Mrs. Kerr is doing something similar in the chorus, separating the students into quartets and letting them choose a holiday carol to record. “Cayuga County Music Educators Association is doing All-County virtually this year, and any student in the appropriate age groups are able to send a video in for that and participate,” Kerr additionally explains. “And we will have some opportunities like that for just Weedsport students. We’re working hard with administrators for opportunities and tools that will make everything easier, as well.”


Both Kerr and Veiga have admitted that, although workshopping music around COVID-19 has not been easy and certainly not ideal, there are a few upsides to having a change of pace in classes. “It’s a little nice not having to focus on a concert,” Mr. Veiga said. “We still have a sort of concert with everything we have planned for recording, but it’s not the same. This is the first time in my career that I don’t have a concert to drill for every couple of months. We don’t have to work on every piece being concert-ready within a few months–I can send students in to do something or work on something just to help them get better.”


Mrs. Kerr also enjoys the social aspect that comes with the change in classes and schedules. “Especially with the 7-9th graders, we have to be more disciplined within the class in order to get work done because they’re younger, but because it’s a smaller group now, if they want to make a joke or talk to me for a few minutes, there’s a bit more wiggle room,” she said. “We’ve always sort of been able to do that with the 10-12th graders, but it’s good.”


“I’m able to make connections with them too, which is great,” Kerr says about the students who take music classes entirely virtual. “If they come to their lessons, we still have that one-on-one or small group lesson where I get to know them. I’m grateful I can still do that.”


“I just want them to get better this year,” Mr.

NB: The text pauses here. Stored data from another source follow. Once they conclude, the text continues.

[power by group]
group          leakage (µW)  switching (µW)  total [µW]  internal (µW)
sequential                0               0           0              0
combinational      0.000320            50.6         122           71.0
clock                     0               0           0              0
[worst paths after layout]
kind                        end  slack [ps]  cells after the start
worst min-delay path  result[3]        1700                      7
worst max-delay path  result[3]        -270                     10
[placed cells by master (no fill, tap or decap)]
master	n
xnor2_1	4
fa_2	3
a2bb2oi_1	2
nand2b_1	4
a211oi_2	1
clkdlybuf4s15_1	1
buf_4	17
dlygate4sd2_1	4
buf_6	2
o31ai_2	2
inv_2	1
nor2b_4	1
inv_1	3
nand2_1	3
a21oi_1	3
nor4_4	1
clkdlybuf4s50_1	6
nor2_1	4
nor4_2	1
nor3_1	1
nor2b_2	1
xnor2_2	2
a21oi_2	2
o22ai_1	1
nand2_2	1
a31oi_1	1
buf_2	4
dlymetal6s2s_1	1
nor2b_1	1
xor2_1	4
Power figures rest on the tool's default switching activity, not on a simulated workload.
<file path="./design.v">
module exponent_subtractor(input [7:0] first_ex, input [7:0] second_ex, output [7:0] max_ex, output [7:0] ex_subtract, output p_is_greater);
    assign max_ex = first_ex > second_ex ? first_ex : second_ex;
    assign ex_subtract = first_ex > second_ex ? first_ex - second_ex : second_ex - first_ex;
    assign p_is_greater = first_ex > second_ex;
endmodule
module add_leading_one(input [22:0] my_number, output reg [23:0] result);
  always @(*) begin
    result = {1'b1, my_number};  
  end
endmodule
module mantissa_selector(input [22:0] first_man, input [22:0] second_man, input p_is_greater, output [23:0] min_man, output [23:0] max_man);
    wire [23:0] first, second;
    add_leading_one f(first_man, first);
    add_leading_one s(second_man, second);
    assign max_man = p_is_greater ? first : second;
    assign min_man = p_is_greater ? second : first;
endmodule
module right_shifter(input [23:0] num, input [7:0] amount, output [23:0] shifter_out);
    assign shifter_out = num >> amount;
endmodule
module dff_23bit(input clk, input rst, input [22:0] d, output reg [22:0] out);
    always @(posedge clk) begin
        if (rst) begin
            out <= 0;
        end else begin
            out <= d;
        end
    end
endmodule
module dff_24bit(input clk, input rst, input [23:0] d, output reg [23:0] out);
    always @(posedge clk) begin
        if (rst) begin
            out <= 0;
        end else begin
            out <= d;
        end
    end
endmodule
module dff_8bit(input clk, input rst, input [7:0] d, output reg [7:0] out);
    always @(posedge clk) begin
        if (rst) begin
            out <= 0;
        end else begin
            out <= d;
        end
    end
endmodule
module dff_1bit(input clk, input rst, input d, output reg out);
    always @(posedge clk) begin
        if (rst) begin
            out <= 0;
        end else begin
            out <= d;
        end
    end
endmodule
module first_stage(
    input clk,
    input rst,
    input [22:0] a,
    input [7:0] p,
    input [22:0] b,
    input [7:0] q,
    output [7:0] max_exponent_out,
    output [23:0] max_mantissa_out,
    output [23:0] shifted_mantissa_out
);
    wire [7:0] exponent_subtract;
    wire p_is_greater;
    wire [7:0] max_exponent;
    exponent_subtractor ex_sub(p, q, max_exponent, exponent_subtract, p_is_greater);
    wire [23:0] min_mantissa;
    wire [23:0] max_mantissa;
    mantissa_selector man_sel(a, b, p_is_greater, min_mantissa, max_mantissa);
    wire [23:0] shifted_mantissa;
    right_shifter shifter(min_mantissa, exponent_subtract, shifted_mantissa);
    dff_8bit max_ex(clk, rst, max_exponent, max_exponent_out);
    dff_24bit max_mnt(clk, rst, max_mantissa, max_mantissa_out);
    dff_24bit shift_mnt(clk, rst, shifted_mantissa, shifted_mantissa_out);
endmodule
module adder (
    input [23:0] a,
    input [23:0] b,
    input m,
    output [23:0] sum,
    output carry
);
    reg [23:0] sum;
    reg carry;
    always @* begin
        {carry, sum} = m ? a - b : a + b;
    end
endmodule
module mantissa_adder(input [23:0] max_man, input [23:0] shifted_man, input m, output [23:0] man_sum, output carry);
    adder add(max_man, shifted_man, m, man_sum, carry);
endmodule
module second_stage(
    input clk,
    input rst,
    input [7:0] max_ex,
    input [23:0] max_man,
    input [23:0] shifted_man,
    input m,
    output [7:0] max_exponent_out,
    output [23:0] mantissa_sum_out,
    output carry_out
);
    wire [23:0] mantissa_sum;
    wire carry;
    mantissa_adder man_sum(max_man, shifted_man, m, mantissa_sum, carry);
    dff_8bit max_exponent(clk, rst, max_ex, max_exponent_out);
    dff_24bit sum_mantissa(clk, rst, mantissa_sum, mantissa_sum_out);
    dff_1bit carry_o(clk, rst, carry, carry_out);
endmodule
module leading_zero_counter(input [23:0] num, output [7:0] count);
    assign count = (num[23] == 1) ? 0 :
                (num[22] == 1) ? 1 :
                (num[21] == 1) ? 2 :
                (num[20] == 1) ? 3 :
                (num[19] == 1) ? 4 :
                (num[18] == 1) ? 5 :
                (num[17] == 1) ? 6 :
                (num[16] == 1) ? 7 :
                (num[15] == 1) ? 8 :
                (num[14] == 1) ? 9 :
                (num[13] == 1) ? 10 :
                (num[12] == 1) ? 11 :
                (num[11] == 1) ? 12 :
                (num[10] == 1) ? 13 :
                (num[9] == 1) ? 14 :
                (num[8] == 1) ? 15 :
                (num[7] == 1) ? 16 :
                (num[6] == 1) ? 17 :
                (num[5] == 1) ? 18 :
                (num[4] == 1) ? 19 :
                (num[3] == 1) ? 20 :
                (num[2] == 1) ? 21 :
                (num[1] == 1) ? 22 :
                (num[0] == 1) ? 23 : 24;
endmodule
module left_shifter(input [23:0] num, input [7:0] amount, output [23:0] shifter_out);
    assign shifter_out = num << amount;
endmodule
module get_one(output [7:0] out);
    assign out = 8'b00000001;
endmodule
module third_stage(
    input clk,
    input rst,
    input [7:0] max_exponent,
    input [23:0] mantissa_sum,
    input carry,
    output [7:0] max_exponent_out,
    output [7:0] shift_count_out,
    output [23:0] shifted_mantissa_sum_out
);
    wire [7:0] count_of_zero;
    leading_zero_counter lzc(mantissa_sum, count_of_zero);
    wire [7:0] shift_count;
    wire [7:0] one;
    get_one o(one);
    assign shift_count = carry ? one : count_of_zero;
    wire [23:0] shifted_mantissa_sum;
    left_shifter shifter(mantissa_sum, shift_count, shifted_mantissa_sum);
    dff_8bit max_exp(clk, rst, max_exponent, max_exponent_out);
    dff_8bit count_zero(clk, rst, shift_count, shift_count_out);
    dff_24bit shift_mnt_sum(clk, rst, shifted_mantissa_sum, shifted_mantissa_sum_out);
endmodule
module exponent_adder(input [7:0] first_ex, input [7:0] second_ex, input carry, output [7:0] ex_sum);
    assign ex_sum = carry ? first_ex + second_ex : first_ex - second_ex;
endmodule
module number_modifier (
    input [23:0] inputNumber,
    output [22:0] outputNumber
);
    assign outputNumber = inputNumber[22:0];
endmodule
module fourth_stage(
    input clk,
    input rst,
    input [7:0] max_exponent,
    input [7:0] shift_amount,
    input [23:0] shifted_mantissa_sum,
    input carry,
    output [7:0] exponent_sum_out,
    output [22:0] shifted_mantissa_sum_out
);
    wire [7:0] exponent_sum;
    exponent_adder ex_sum(max_exponent, shift_amount, carry, exponent_sum);
    wire [22:0] bit_22_sum;
    number_modifier out(shifted_mantissa_sum, bit_22_sum);
    dff_8bit max_exp(clk, rst, exponent_sum, exponent_sum_out);
    dff_23bit shift_mnt_sum(clk, rst, bit_22_sum, shifted_mantissa_sum_out);
endmodule
module twos_complement (
    input signed [22:0] num,
    output signed [22:0] twos_comp
);
    wire [23:0] inverted_num;
    assign inverted_num = ~num;
    assign twos_comp = inverted_num + 1;
endmodule
module pipeline(
    input clk,
    input rst,
    input [22:0] a,
    input [7:0] p,
    input [22:0] b,
    input [7:0] q,
    input m,
    output [7:0] final_exponent,
    output [22:0] normal_mantissa_sum
);
    wire [7:0] max_ex1;
    wire [7:0] max_ex2;
    wire [7:0] max_ex3;
    wire [23:0] max_man;
    wire [23:0] shifted_man;
    wire [23:0] mantissa_sum;
    wire [7:0] shift_amount;
    wire [23:0] shifted_mantissa_sum;
    wire [22:0] a_dff;
    dff_23bit dffa(clk, rst, a, a_dff);
    wire [7:0] p_dff;
    dff_8bit dffp(clk, rst, p, p_dff);
    wire [22:0] b_dff, b_temp, b_comp;
    twos_complement twos_comp(b, b_comp);
    assign b_temp = m ? b_comp : b;
    dff_23bit dffb(clk, rst, b_temp, b_dff);
    wire [7:0] q_dff;
    dff_8bit dffq(clk, rst, q, q_dff);
    wire carry;
    first_stage s1(clk, rst, a_dff, p_dff, b_dff, q_dff, max_ex1, max_man, shifted_man);
    second_stage s2(clk, rst, max_ex1, max_man, shifted_man, m, max_ex2, mantissa_sum, carry);
    third_stage s3(clk, rst, max_ex2, mantissa_sum, carry, max_ex3, shift_amount, shifted_mantissa_sum);
    fourth_stage s4(clk, rst, max_ex3, shift_amount, shifted_mantissa_sum, carry, final_exponent, normal_mantissa_sum);
endmodule
</file>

Veiga says when asked about what he expects from his students during the recent changes. “I expect them to be practicing, it’s been eight months since they’d picked their instruments up, so I completely understand that they weren’t where they’d normally be at the beginning of the year. Instead of losing two or three months, they lost six. My goal is to get them back to where they were.”

The music department has made a very concentrated effort to understand some of the pressure that students have had to deal with during the time of Coronavirus, and have been shaping their curriculum around keeping them involved in music with high enthusiasm while still recognizing that there are going to be factors that have changed.

Most every facet of life and school specifically has changed in some shape or form during the pandemic. No one could have predicted masks, or widespread quarantines, or fully remote learning/teaching. While there are many different crutches for people to lean on to get through such stress, for many in the performing arts department, music was that crutch. Things might not be exactly the same, and there are still day-to-day frustrations that students and teachers alike are learning how to deal with, but in the end, it’s important to find a place where people are using the same crutch as you.


Mrs. Kerr states it best: “We’re finding ways to give students that sense of singing and making music in a community, and being together, because that’s what they need right now.”